Lord William Douglas, 3rd son of William, 1st Marquis of Douglas, was created, in 1646, Earl of Selkirk, Lord Daer and Shortcleuch; in 1660 he was created Duke of Hamilton for life, his wife Anne having succeeded her uncle as Duchess of Hamilton; and in 1688 he resigned the Earldom of Selkirk, which was granted, with the precedency of the former patent, to his 3rd son Lord Charles Douglas, and his issue male; which failing, to his younger sons, Lords John, George, Basil, and Archibald Hamilton, and their issue male; all now extinct, except the present Earl, descended from Lord Basil. The Duke of Hamilton, 1st Earl of Selkirk, d. in 1694, having had the seven sons following:

1. James, 4th Duke of Hamilton, whose descendant and heir male is the present Duke of Hamilton and Brandon.

2. Lord William, who d. in France without issue, probably before the patent of 1688.

3. Lord Charles, who in 1688 became 2nd Earl of Selkirk ; he d. without issue 13 March 1739, and was succeeded by his next brother,

4. Lord John, created a Peer of Scotland in 1697 by the titles of Earl of Ruglen, Viscount Riccartoun, and Lord Hillhouse, with remainder to the heirs whatsoever of his body ; he succeeded his brother Charles as 3rd Earl of Selkirk, and d. in 1744, without surviving issue male; his only child, who left issue, was Lady Anne, his eldest daughter, who succeeded as Countess of Ruglen; she was mother of William, 4th Duke of Queensberry, and 3rd Earl of Ruglen, on whose death without issue in 1810, that Earldom became extinct.
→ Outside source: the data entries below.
## config.mk

```make
export PLATFORM = sky130hd
export DESIGN_NAME = shf_issue_ctl_flat
export DESIGN_NICKNAME = d
export VERILOG_FILES = /design/src/rtl/shf_issue_ctl_pkg.sv /design/src/rtl/shf_issue_ctl_if.sv /design/src/rtl/shf_fwd_mux.sv /design/src/rtl/shf_issue_ctl.sv /design/src/flat_wrapper.sv
export SDC_FILE = /design/constraint.sdc
export NUM_CORES = 1
export LEC_CHECK = 0
export CAP_MARGIN = 20
export CORE_UTILIZATION = 44
export CTS_BUF_LIST = sky130_fd_sc_hd__clkbuf_8
export DETAILED_ROUTE_END_ITERATION = 16
export PLACE_DENSITY = 0.83
export SYNTH_ARGS = -nofsm -noshare
export SYNTH_HDL_FRONTEND = slang
export SYNTH_SLANG_ARGS = --single-unit
```

## constraint.sdc

```tcl
create_clock -name clk -period 2.4 [get_ports clk]
set_clock_uncertainty 0.15 [all_clocks]
set_input_delay 0.48 -clock clk [delete_from_list [all_inputs] [get_ports clk]]
set_output_delay 0.48 -clock clk [all_outputs]
set_load 0.05 [all_outputs]
```

## src/rtl/shf_issue_ctl_pkg.sv

```systemverilog
// Shared definitions for the shifter issue controller.
//   shf_cls_e   : shifter operation classes (arith shift, rotate, lead-zero, lead-one)
//   S_*         : issue FSM state encodings (2 bits)
//   issue_ready : states in which a new instruction may be accepted
package shf_issue_ctl_pkg;

  typedef enum logic [1:0] {
    SHF_ASH = 2'b00,
    SHF_ROT = 2'b01,
    SHF_LZ  = 2'b10,
    SHF_LO  = 2'b11
  } shf_cls_e;

  localparam logic [1:0] S_IDLE = 2'b00;
  localparam logic [1:0] S_SEND = 2'b01;
  localparam logic [1:0] S_RES  = 2'b10;
  localparam logic [1:0] S_WB   = 2'b11;

  // Accepting in WB is what gives one instruction every three cycles.
  function automatic logic issue_ready(input logic [1:0] st);
    return (st == S_IDLE) || (st == S_WB);
  endfunction

endpackage

```

## src/rtl/shf_issue_ctl_if.sv

```systemverilog
// Issue-controller <-> shifter bus.
//   master (issue controller): drives ps_shf_en, ps_shf_cls, xb_dtx, xb_dty;
//                              receives shf_xb_dt, shf_ps_sv, shf_ps_sz
//   slave  (shifter)         : the reverse
interface shf_issue_ctl_if #(
  parameter int DATASIZE = 16
) ();
  logic                ps_shf_en;
  logic [1:0]          ps_shf_cls;
  logic [DATASIZE-1:0] xb_dtx;
  logic [DATASIZE-1:0] xb_dty;
  logic [DATASIZE-1:0] shf_xb_dt;
  logic                shf_ps_sv;
  logic                shf_ps_sz;

  modport master (
    output ps_shf_en, ps_shf_cls, xb_dtx, xb_dty,
    input  shf_xb_dt, shf_ps_sv, shf_ps_sz
  );

  modport slave (
    input  ps_shf_en, ps_shf_cls, xb_dtx, xb_dty,
    output shf_xb_dt, shf_ps_sv, shf_ps_sz
  );
endinterface

```

## src/rtl/shf_fwd_mux.sv

```systemverilog
// Operand select between register-file read data and the result being written
// back this cycle. The RF write lands at the end of WB, so an instruction
// accepted in WB would otherwise read the stale value.
//   fwd_en        : write-back result is live (controller is in WB)
//   rxa / rya     : operand read addresses
//   wa / wd       : write-back address / data
//   rf_dtx/rf_dty : RF read data
//   opx / opy     : selected operands (X and Y compared independently)
module shf_fwd_mux #(
  parameter int DATASIZE = 16,
  parameter int RFADDR   = 4
) (
  input  logic                fwd_en,
  input  logic [RFADDR-1:0]   rxa,
  input  logic [RFADDR-1:0]   rya,
  input  logic [RFADDR-1:0]   wa,
  input  logic [DATASIZE-1:0] wd,
  input  logic [DATASIZE-1:0] rf_dtx,
  input  logic [DATASIZE-1:0] rf_dty,
  output logic [DATASIZE-1:0] opx,
  output logic [DATASIZE-1:0] opy
);

  assign opx = (fwd_en && (rxa == wa)) ? wd : rf_dtx;
  assign opy = (fwd_en && (rya == wa)) ? wd : rf_dty;

endmodule

```

## src/rtl/shf_issue_ctl.sv

```systemverilog
// Shifter issue controller: accepts one decoded shift instruction, reads its
// operands, drives the shifter for one cycle, captures the result and writes
// it back to the register file while updating the SV/SZ/sticky flags.
//
// Ports:
//   clk, reset (async, active-low)
//   ps_si_vld / si_ps_rdy         : instruction handshake
//   ps_si_cls/rn/rx/ry            : decoded instruction fields
//   ps_si_flush                   : abort in-flight instruction (SEND/RES only)
//   ps_si_clr                     : clear sticky overflow
//   si_rf_rxa/rya, rf_si_dtx/dty  : RF read port (combinational)
//   shf                           : shifter bus (master side)
//   si_rf_we/wa/wd                : RF write port
//   si_ps_sv/sz/svs               : committed flags and sticky overflow
//
// state  | meaning
// -------+-----------------------------------------------------------
// S_IDLE | waiting for an instruction, rdy=1
// S_SEND | ps_shf_en high, shifter latches operands at end of cycle
// S_RES  | shifter result valid, captured into write-back registers
// S_WB   | si_rf_we pulse, flags commit at end; next instruction may issue
module shf_issue_ctl
  import shf_issue_ctl_pkg::*;
#(
  parameter int DATASIZE = 16,
  parameter int RFADDR   = 4
) (
  input  logic                clk,
  input  logic                reset,
  input  logic                ps_si_vld,
  output logic                si_ps_rdy,
  input  logic [1:0]          ps_si_cls,
  input  logic [RFADDR-1:0]   ps_si_rn,
  input  logic [RFADDR-1:0]   ps_si_rx,
  input  logic [RFADDR-1:0]   ps_si_ry,
  input  logic                ps_si_flush,
  input  logic                ps_si_clr,
  output logic [RFADDR-1:0]   si_rf_rxa,
  output logic [RFADDR-1:0]   si_rf_rya,
  input  logic [DATASIZE-1:0] rf_si_dtx,
  input  logic [DATASIZE-1:0] rf_si_dty,
  shf_issue_ctl_if.master     shf,
  output logic                si_rf_we,
  output logic [RFADDR-1:0]   si_rf_wa,
  output logic [DATASIZE-1:0] si_rf_wd,
  output logic                si_ps_sv,
  output logic                si_ps_sz,
  output logic                si_ps_svs
);

  logic [1:0]          state;
  logic [RFADDR-1:0]   rn_q;
  logic                sv_pend;
  logic                sz_pend;
  logic                accept;
  logic                flush_act;
  logic [DATASIZE-1:0] opx;
  logic [DATASIZE-1:0] opy;

  assign si_rf_rxa = ps_si_rx;
  assign si_rf_rya = ps_si_ry;
  assign si_ps_rdy = issue_ready(state);
  assign accept    = ps_si_vld && si_ps_rdy;
  // Flush only matters while the instruction is still in the shifter.
  assign flush_act = ps_si_flush && ((state == S_SEND) || (state == S_RES));

  shf_fwd_mux #(
    .DATASIZE (DATASIZE),
    .RFADDR   (RFADDR)
  ) u_fwd (
    .fwd_en (state == S_WB),
    .rxa    (ps_si_rx),
    .rya    (ps_si_ry),
    .wa     (si_rf_wa),
    .wd     (si_rf_wd),
    .rf_dtx (rf_si_dtx),
    .rf_dty (rf_si_dty),
    .opx    (opx),
    .opy    (opy)
  );

  always_ff @(posedge clk or negedge reset) begin
    if (!reset) begin
      state          <= S_IDLE;
      rn_q           <= '0;
      sv_pend        <= 1'b0;
      sz_pend        <= 1'b0;
      shf.ps_shf_en  <= 1'b0;
      shf.ps_shf_cls <= 2'b00;
      shf.xb_dtx     <= '0;
      shf.xb_dty     <= '0;
      si_rf_we       <= 1'b0;
      si_rf_wa       <= '0;
      si_rf_wd       <= '0;
      si_ps_sv       <= 1'b0;
      si_ps_sz       <= 1'b0;
    end else begin
      shf.ps_shf_en <= 1'b0;
      si_rf_we      <= 1'b0;

      // accept is only possible in IDLE or WB; Y is loaded for every class,
      // lead-count classes simply ignore it in the shifter.
      if (accept) begin
        rn_q           <= ps_si_rn;
        shf.ps_shf_cls <= ps_si_cls;
        shf.xb_dtx     <= opx;
        shf.xb_dty     <= opy;
        shf.ps_shf_en  <= 1'b1;
      end

      case (state)
        S_IDLE: state <= accept ? S_SEND : S_IDLE;
        S_SEND: state <= flush_act ? S_IDLE : S_RES;
        S_RES: begin
          if (flush_act) begin
            state <= S_IDLE;
          end else begin
            si_rf_wd <= shf.shf_xb_dt;
            si_rf_wa <= rn_q;
            sv_pend  <= shf.shf_ps_sv;
            sz_pend  <= shf.shf_ps_sz;
            si_rf_we <= 1'b1;
            state    <= S_WB;
          end
        end
        S_WB: begin
          si_ps_sv <= sv_pend;
          si_ps_sz <= sz_pend;
          state    <= accept ? S_SEND : S_IDLE;
        end
        default: state <= S_IDLE;
      endcase
    end
  end

  // A new overflow committing on the same edge as a clear keeps svs set.
  always_ff @(posedge clk or negedge reset) begin
    if (!reset) begin
      si_ps_svs <= 1'b0;
    end else if ((state == S_WB) && sv_pend) begin
      si_ps_svs <= 1'b1;
    end else if (ps_si_clr) begin
      si_ps_svs <= 1'b0;
    end
  end

endmodule

```

## src/flat_wrapper.sv

```systemverilog
// flat-port wrapper written by rule: the top's interface ports become plain ports
module shf_issue_ctl_flat import shf_issue_ctl_pkg::*;
#(
  parameter int DATASIZE = 16,
  parameter int RFADDR   = 4
)
  (clk, reset, ps_si_vld, si_ps_rdy, ps_si_cls, ps_si_rn, ps_si_rx, ps_si_ry, ps_si_flush, ps_si_clr, si_rf_rxa, si_rf_rya, rf_si_dtx, rf_si_dty, si_rf_we, si_rf_wa, si_rf_wd, si_ps_sv, si_ps_sz, si_ps_svs, shf_ps_shf_en, shf_ps_shf_cls, shf_xb_dtx, shf_xb_dty, shf_shf_xb_dt, shf_shf_ps_sv, shf_shf_ps_sz);
  shf_issue_ctl_if #(.DATASIZE(DATASIZE)) shf_i ();
  input  logic clk;
  input  logic reset;
  input  logic ps_si_vld;
  output logic si_ps_rdy;
  input  logic [1:0] ps_si_cls;
  input  logic [RFADDR-1:0] ps_si_rn;
  input  logic [RFADDR-1:0] ps_si_rx;
  input  logic [RFADDR-1:0] ps_si_ry;
  input  logic ps_si_flush;
  input  logic ps_si_clr;
  output logic [RFADDR-1:0] si_rf_rxa;
  output logic [RFADDR-1:0] si_rf_rya;
  input  logic [DATASIZE-1:0] rf_si_dtx;
  input  logic [DATASIZE-1:0] rf_si_dty;
  output logic si_rf_we;
  output logic [RFADDR-1:0] si_rf_wa;
  output logic [DATASIZE-1:0] si_rf_wd;
  output logic si_ps_sv;
  output logic si_ps_sz;
  output logic si_ps_svs;
  output wire logic [$bits(shf_i.ps_shf_en)-1:0] shf_ps_shf_en;
  output wire logic [$bits(shf_i.ps_shf_cls)-1:0] shf_ps_shf_cls;
  output wire logic [$bits(shf_i.xb_dtx)-1:0] shf_xb_dtx;
  output wire logic [$bits(shf_i.xb_dty)-1:0] shf_xb_dty;
  input wire logic [$bits(shf_i.shf_xb_dt)-1:0] shf_shf_xb_dt;
  input wire logic [$bits(shf_i.shf_ps_sv)-1:0] shf_shf_ps_sv;
  input wire logic [$bits(shf_i.shf_ps_sz)-1:0] shf_shf_ps_sz;
  assign shf_ps_shf_en = shf_i.ps_shf_en;
  assign shf_ps_shf_cls = shf_i.ps_shf_cls;
  assign shf_xb_dtx = shf_i.xb_dtx;
  assign shf_xb_dty = shf_i.xb_dty;
  assign shf_i.shf_xb_dt = shf_shf_xb_dt;
  assign shf_i.shf_ps_sv = shf_shf_ps_sv;
  assign shf_i.shf_ps_sz = shf_shf_ps_sz;
  shf_issue_ctl #(.DATASIZE(DATASIZE), .RFADDR(RFADDR)) u_core (.clk(clk), .reset(reset), .ps_si_vld(ps_si_vld), .si_ps_rdy(si_ps_rdy), .ps_si_cls(ps_si_cls), .ps_si_rn(ps_si_rn), .ps_si_rx(ps_si_rx), .ps_si_ry(ps_si_ry), .ps_si_flush(ps_si_flush), .ps_si_clr(ps_si_clr), .si_rf_rxa(si_rf_rxa), .si_rf_rya(si_rf_rya), .rf_si_dtx(rf_si_dtx), .rf_si_dty(rf_si_dty), .shf(shf_i), .si_rf_we(si_rf_we), .si_rf_wa(si_rf_wa), .si_rf_wd(si_rf_wd), .si_ps_sv(si_ps_sv), .si_ps_sz(si_ps_sz), .si_ps_svs(si_ps_svs));
endmodule
```

==> results of run 1 <==
## what timing repair did
action	CTS	global route
hold buffers	0	0
resized for setup	1	0
endpoints found under the setup margin	1	0
## stage by stage
step	total power, mW	hold WS, ns	instance area (µm²)	util [%]	worst slack, ns
after detailed placement	6.61	0.337	4760	68.2	-0.101
after global placement	6.50	0.306	4760	68.2	-0.0184
final	7.45	0.00919	4940	70.8	0.113
after CTS	7.45	0.0163	4930	70.6	0.117
after global routing	7.81	0.0434	4940	70.8	0.0621
after floorplan	5.04	0.0344	3260	-	0.218
## routing by layer
metal	GRT usage, %	routed length, µm	share of wire, %
met5	0	0	0
met1	32.4	3880	41
met3	4.62	630	6.7
met4	9.82	212	2.2
met2	42.1	4740	50
## placed cells by master (no fill, tap or decap)
cell,count
xor2_1,1
o221a_2,2
and4_1,2
dlygate4sd2_1,1
o21ai_0,4
mux2_2,27
nand2_1,3
dfrtp_1,67
and2_2,1
inv_1,12
clkdlybuf4s50_1,125
clkinv_2,2
o221ai_2,2
buf_2,1
nand4_1,32
a31oi_1,32
buf_12,11
nand2b_1,8
o31ai_1,32
clkbuf_8,11
a21oi_1,1
buf_4,13
nor2_1,35
nand4_2,2
xnor2_1,2
xor2_2,1
nor2b_2,1
ha_1,3
## power by group through the flow
stage                     Sequential (mW)  Combinational [mW]  Clock (mW)
after global placement               2.15                4.35           0
after floorplan                      3.72                1.32           0
final                                2.16                4.47       0.821
after global routing                 2.22                4.70       0.883
after CTS                            2.16                4.45       0.835
after detailed placement             2.17                4.44           0
## kinds of logic after synthesis
kind of cell,Yosys count
simple gates,84
compound gates,73
flops,67
buf+inv,43
mux,27
xor+xnor,4
fa+ha+maj,3
## path summary, 6_finish.rpt
kind	from	endpoint	slack, ns
max in group asynchronous	reset	u_core.si_rf_wa[0]	1.44
setup / recovery	u_core.si_rf_wa[1]	si_rf_wa[1]	0.11
min in group clk	u_core.rn_q[1]	u_core.si_rf_wa[1]	0.35
hold / removal	reset	u_core.si_rf_wd[0]	0.009
setup reg to reg	u_core.state[0]	u_core.shf.xb_dty[10]	0.26
hold reg to reg	u_core.rn_q[1]	u_core.si_rf_wa[1]	0.35
## flip-flops by register name (all words and copies together), names as in the netlist, 2 cells and up
| signal | flops |
|---|---|
| u_core.shf.xb_dtx | 16 |
| u_core.shf.xb_dty | 16 |
| u_core.si_rf_wd | 16 |
| u_core.rn_q | 4 |
| u_core.si_rf_wa | 4 |
| u_core.shf.ps_shf_cls | 2 |
| u_core.state | 2 |
## final cells by class
cell class | count | share of cell area (%)
Inverter | 9 | 0.684
Tap cell | 96 | 2.43
Clock inverter | 5 | 0.431
Timing Repair Buffer | 151 | 32.0
Clock buffer | 11 | 3.06
Multi-Input combinational cell | 191 | 27.4
Sequential cell | 67 | 33.9
==> metrics, run 1 <==
P_sw 3.81 mW; largest family of logic cells by synthesized area compound AO/OA/AOI/OAI gates; Sw Share 51.1%; final setup TNS 0 ns; Ant. Diodes 0; Syn Nets 373; first-pass GRT wire length 14600 µm; Synth Area in Adders 1.15%; Arr. time, crit path 1.66 ns; count leader, synth dfrtp_1; DRT Pass-1 Iters 4; Sequential cell area 1680 µm²; starting DRC count in detailed routing 125; Die Area 7750 µm²; kind of end point of the critical path output port; Critical Path RT 1.77 ns; slowest CP cell clkdlybuf4s50_1; initial antenna violation count 0; Via density 5.61; CP Launch Type flip-flop; post-synth top area share 51.5%; Mapped Avg Cell Area 10.8 µm²; Max Slew Vio Count 0; highest clock rate 0.437 GHz; Worst Path Buf+Inv 1; Synth Area in Simple Gates 13.8%; H-tree levels 3; number of stages on the worst setup path 1; Yosys top cell by area dfrtp_1; Non-Filler Instances 530; leading register cell type out of synthesis dfrtp_1; num rows 30; Avg WL per Cell 17.9 µm; Synth Instances 301; Slew @ Worst Pin 0.780 ns; fin nets 501; Synth Area in XOR/XNOR 1.31%; Synth Area in Compound Gates 15.9%; initial core utilization 46.6%; Post-CTS Setup Bufs 0; Largest stage delay, worst path 0.87 ns; Relative slew margins 48.0%; mux contribution to synthesized area 9.34%; kind of critical path reg -> out; TritonCTS Buffers 9; Fin. Hold Viols 0; Flop pwr share 29.0%; P_leak 1.93 nW; number of synthesized flops with an enable pin 0; final WL 9460 µm; CP Max Fanout 6; cell chosen for the clock root clkbuf_8; status finished clean; vias in the first global route 2912; fin crit period 2.29 ns; GRT Total Usage 25.1%; gp weighted congestion 0.815; Core ar. 6980 µm²; Cell Chain, Critical Path clkdlybuf4s50_1; Peak VDD IR 0.000926 V; I/O pin count 137; FILL cells 530; GR Overflow Total 0; flops & latches, synth 67; asr flop ratio synth 100%; via count 2973; HP Class in -> async; clock latency on the worst-skew pair 0.33 ns; Synth Cell Area 3260 µm²; Seq/Total Area, Yosys 51.5%; Finish-stage setup viols 0; Antenna Nets Post-Route 0; largest net degree at the start of global routing 28; Tcrit/Tclk final 95.3%; Max-Cap Viols 0; layout cell share with drive strength beyond 1 17.1%; Synth top cells by count 67 x dfrtp_1, 35 x nor2_1, 32 x a31oi_1, 32 x nand4_1, 32 x o31ai_1; Die Span Y 88.0 µm; Worst path top cell family by delay buffers and inverters; area occupied by multi-input gates 1350 µm²; synth top area cells dfrtp_1 51%, mux2_2 9.3%, o31ai_1 7.4%; total of warnings raised by yosys 0; power share of the combinational group 60.0%; clock power share 11.0%; post-synth cell types 26; DPL Wire Length 7030 µm; Die Wd 88.0 µm; pwr/cell area 1510 nW/µm²; clk slew on worst S/H paths 0.07 ns; internal power 3.64 mW; number of remaining DRC errors 0; P&R area growth vs syn 51.7%; RSZ-0062 raised after global routing no; Inst Count DP 513; Port Buffers 136; R2R depth 6; clock sinks 67; CTS Buffer Depth 2; CTS tree built
No activity file was read; power rests on OpenSTA's default activity.
==> run 2, diff against run 1 <==
Settings changed: CELL_PAD_IN_SITES_DETAIL_PLACEMENT set to 1, CELL_PAD_IN_SITES_GLOBAL_PLACEMENT set to 1, CORE_UTILIZATION 44 to 33, PLACE_DENSITY 0.83 to 0.84.
==> metrics, run 2 (same netlist as run 1, synthesis figures left out) <==
status finished clean; pwr/cell area 1540 nW/µm² (+2.0%); starting DRC count in detailed routing 108 (-14%); vias in the first global route 3196 (+9.8%); CTS Buffer Depth 2 (unchanged); number of remaining DRC errors 0 (unchanged); Avg WL per Cell 19.8 µm (+11%); initial core utilization 34.6% (-12 points); WHS 0.0910 ns (+0.0818 ns); post-CTS resize count 0 (-1); clk slew on worst S/H paths 0.08 ns (about the same); num rows 35 (+17%); flop2flop setup slack 0.42 ns (+0.16 ns); Ant. Diodes 0 (unchanged); Worst path top cell family by delay buffers and inverters; Antenna Nets Post-Route 0 (unchanged); Port Buffers 136 (unchanged); CP Max Fanout 4 (-2); min setup slack post-route 0.0946 ns (-0.0188 ns); layout cell share with drive strength beyond 1 17.7% (+0.69 points); first-pass GRT wire length 17600 µm (+20%); clock latency on the worst-skew pair 0.33 ns (about the same); Cell Chain, Critical Path clkdlybuf4s50_1; Worst Path Buf+Inv 1 (unchanged); P_leak 1.91 nW (-1.1%); Die Area 10300 µm² (+33%); via count 2980 (+0.24%); Post-CTS Setup Bufs 0 (unchanged); Max-Cap Viols 0 (unchanged); highest clock rate 0.434 GHz (-0.81%); Non-Filler Instances 563 (+6.2%); Arr. time, crit path 1.68 ns (+0.02 ns); GR Overflow Total 0 (unchanged); TritonCTS Buffers 9 (unchanged); Finish-stage setup viols 0 (unchanged); Inst Count DP 546 (+6.4%); biggest regs u_core.shf.xb_dtx x16, u_core.shf.xb_dty x16, u_core.si_rf_wd x16; final WL 11200 µm (+18%); Largest stage delay, worst path 0.86 ns (about the same); GRT Total Usage 22.8% (-2.3 points); FILL cells 1035 (+95%); most frequent cells in the layout 126 x clkdlybuf4s50_1, 67 x dfrtp_1, 35 x nor2_1; Pwr Total 7.67 mW (+3.1%); cell chosen for the clock root clkbuf_8; kind of end point of the critical path output port; Core ar. 9420 µm² (+35%); gp weighted congestion 0.765 (-6.1%); post-route cell area 4990 µm² (+1.0%); commonest non-fill, non-tap cell in the layout clkdlybuf4s50_1; initial antenna violation count 0 (unchanged); P&R area growth vs syn 53.3%; CTS Hold Bufs 0 (unchanged); Die Wd 101 µm (+15%); fin nets 501 (unchanged); Fin. Hold Viols 0 (unchanged); largest net degree at the start of global routing 68 (+140%); H-tree levels 3 (unchanged); Die Span Y 101 µm (+15%); I/O pin count 137 (unchanged); kind of critical path reg -> out; RSZ-0062 raised after global routing no; clock sinks 67 (unchanged); CP Launch Type flip-flop; Peak VDD IR 0.000802 V (-13%); pre-CTS setup slack -0.197 ns (-0.0966 ns); Relative slew margins 41.9% (-6.0 points); Via density 5.29 (-5.6%); DPL Wire Length 8280 µm (+18%); DRT Pass-1 Iters 4 (unchanged); Tcrit/Tclk final 96.1% (+0.78 points); Critical Path RT 1.77 ns (about the same); dpl cell area 4780 µm² (+0.39%); HP Class in -> async; Slew @ Worst Pin 0.871 ns (+0.0906 ns); fin crit period 2.31 ns (+0.0188 ns); CTS tree built; Max Slew Vio Count 0 (unchanged); slowest CP cell clkdlybuf4s50_1
==> run 2: cell types whose count changed in the layout (fill, tap and decap cells not counted) <==
cell	delta
dlygate4sd2_1	-1
bufinv_16	+1
inv_1	-3
buf_12	-2
buf_4	+3
clkdlybuf4s50_1	+1
clkinv_2	-1
clkbuf_8	-1
clkinvlp_4	+4
buf_2	-1
==> run 2: area by class of cell <==
type	count	area, µm²	area share (%)
flip-flops and latches	67	1680	33.6
clock inverters	6	65.1	1.30
repair buffers	151	1560	31.3
clock buffers	10	138	2.76
inverters	9	33.8	0.677
multi-input cells	191	1350	27.1
well taps	129	161	3.23
==> run 2: final timing paths <==
check | startpoint | endpoint | depth (start not counted)
min in group clk | u_core.rn_q[1] | u_core.si_rf_wa[1] | 2
max reg2reg | u_core.state[1] | u_core.shf.xb_dty[13] | 4
max in group asynchronous | reset | u_core.shf.xb_dty[1] | 1
max | u_core.si_rf_wd[0] | si_rf_wd[0] | 1
min reg2reg | u_core.rn_q[1] | u_core.si_rf_wa[1] | 2
min | reset | u_core.si_rf_wd[0] | 1
==> run 2: metrics by stage <==
step	setup TNS [ns]	utilization [%]
after floorplan	0	-
after global placement	-0.956	50.8
after detailed placement	-2.43	50.8
after CTS	0	52.9
after global routing	0	53.0
final	0	53.0
==> run 2: worst register-to-register path: stages (launching register included) <==
cell and delay [ns]:
dfrtp_1 0.39, ha_1 0.36, nand4_2 0.42, o31ai_1 0.42, a31oi_1 0.13
==> run 2: per-layer routing <==
metal	part of all wire (%)	track usage (%)
met5	0	0
met4	1.5	8.03
met3	4.7	4.07
met2	51	38.3
met1	43	29.8
==> run 2: power by group <==
part | switching, mW | internal, mW
registers | 0.500 | 1.68
clock network | 0.444 | 0.506
logic | 3.00 | 1.54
5. Lord George, created a Peer of Scotland in 1696, by the titles of Earl of Orkney, Viscount of Kirkwall, and Baron of Dechmont, with remainder to the heirs whatsoever of his body; he d. without issue male, in 1737, before his elder brothers, and was succeeded by his eldest daughter, Anne, who carried the Earldom of Orkney, by marriage, to the Irish family of O'Brien, Earl of Inchiquin ; she was grandmother of the present Countess of Orkney.

6. Lord Basil, he was drowned in the autumn of 1701 in the Minnock, a small river of Galloway, when about to cross it with his brother the Earl of Selkirk, and other friends; a servant who rode forward to try the ford having been dismounted by the unexpected strength of the current, Lord Basil rushed in to save him, but his horse falling, both were carried away by the torrent before his brother or friends could render any assistance. He left two sons: William, the eldest, succeeded to his estate, and dying young soon after, was succeeded by his only surviving brother Basil Hamilton, of Baldron; he engaged in the Rebellion of 1715, was taken prisoner at Preston, after, signalizing his valour in the battle, was tried for high treason, and condemned to death, but pardoned, and restored in blood by Act of Parliament in 1732. He d. in 1742, leaving an only son, Dunbar, who succeeded his great-uncle John, Earl of Selkirk and Ruglen, as 4th Earl of Selkirk in 1744, and resumed his original family name of Douglas. On the breaking out of the rebellion in 1745 he exerted himself with the greatest zeal on behalf of the established government. He d. in 1799, having had issue, Sholto-Basil, Lord Daer, who d. an infant in 1760 ; Basil-William, Lord Daer, who d. in 1794 unm. in his thirtieth year, having given the highest hopes of talent and patriotism; John, who succeeded as Lord Daer; Dunbar, a Captain in the Navy; and Alexander, a Captain in the Army, who all three d. unm. at nearly the same time; David, and two daughters who d. young; Lady Isabella, who d. unm. 6 Sept. 1830 ; the three daughters named in the The Peerage Volume; and Thomas, 7th and youngest who succeedeed his father as 3th Earl in 1799, and is remarkable for the settlement formed by him on Prince Edward's Isle in the Gulph of St. Lawrence : he d. in 1820 and was suceeded by his only son Dunbar-James, present and 6th Earl.

7. Lord Archibald, b 1673, and d. 5 April 1754, leaving three sons of whom the last survivor, The Rev. Frederick Hamilton, d. without surviving issue male in 1811.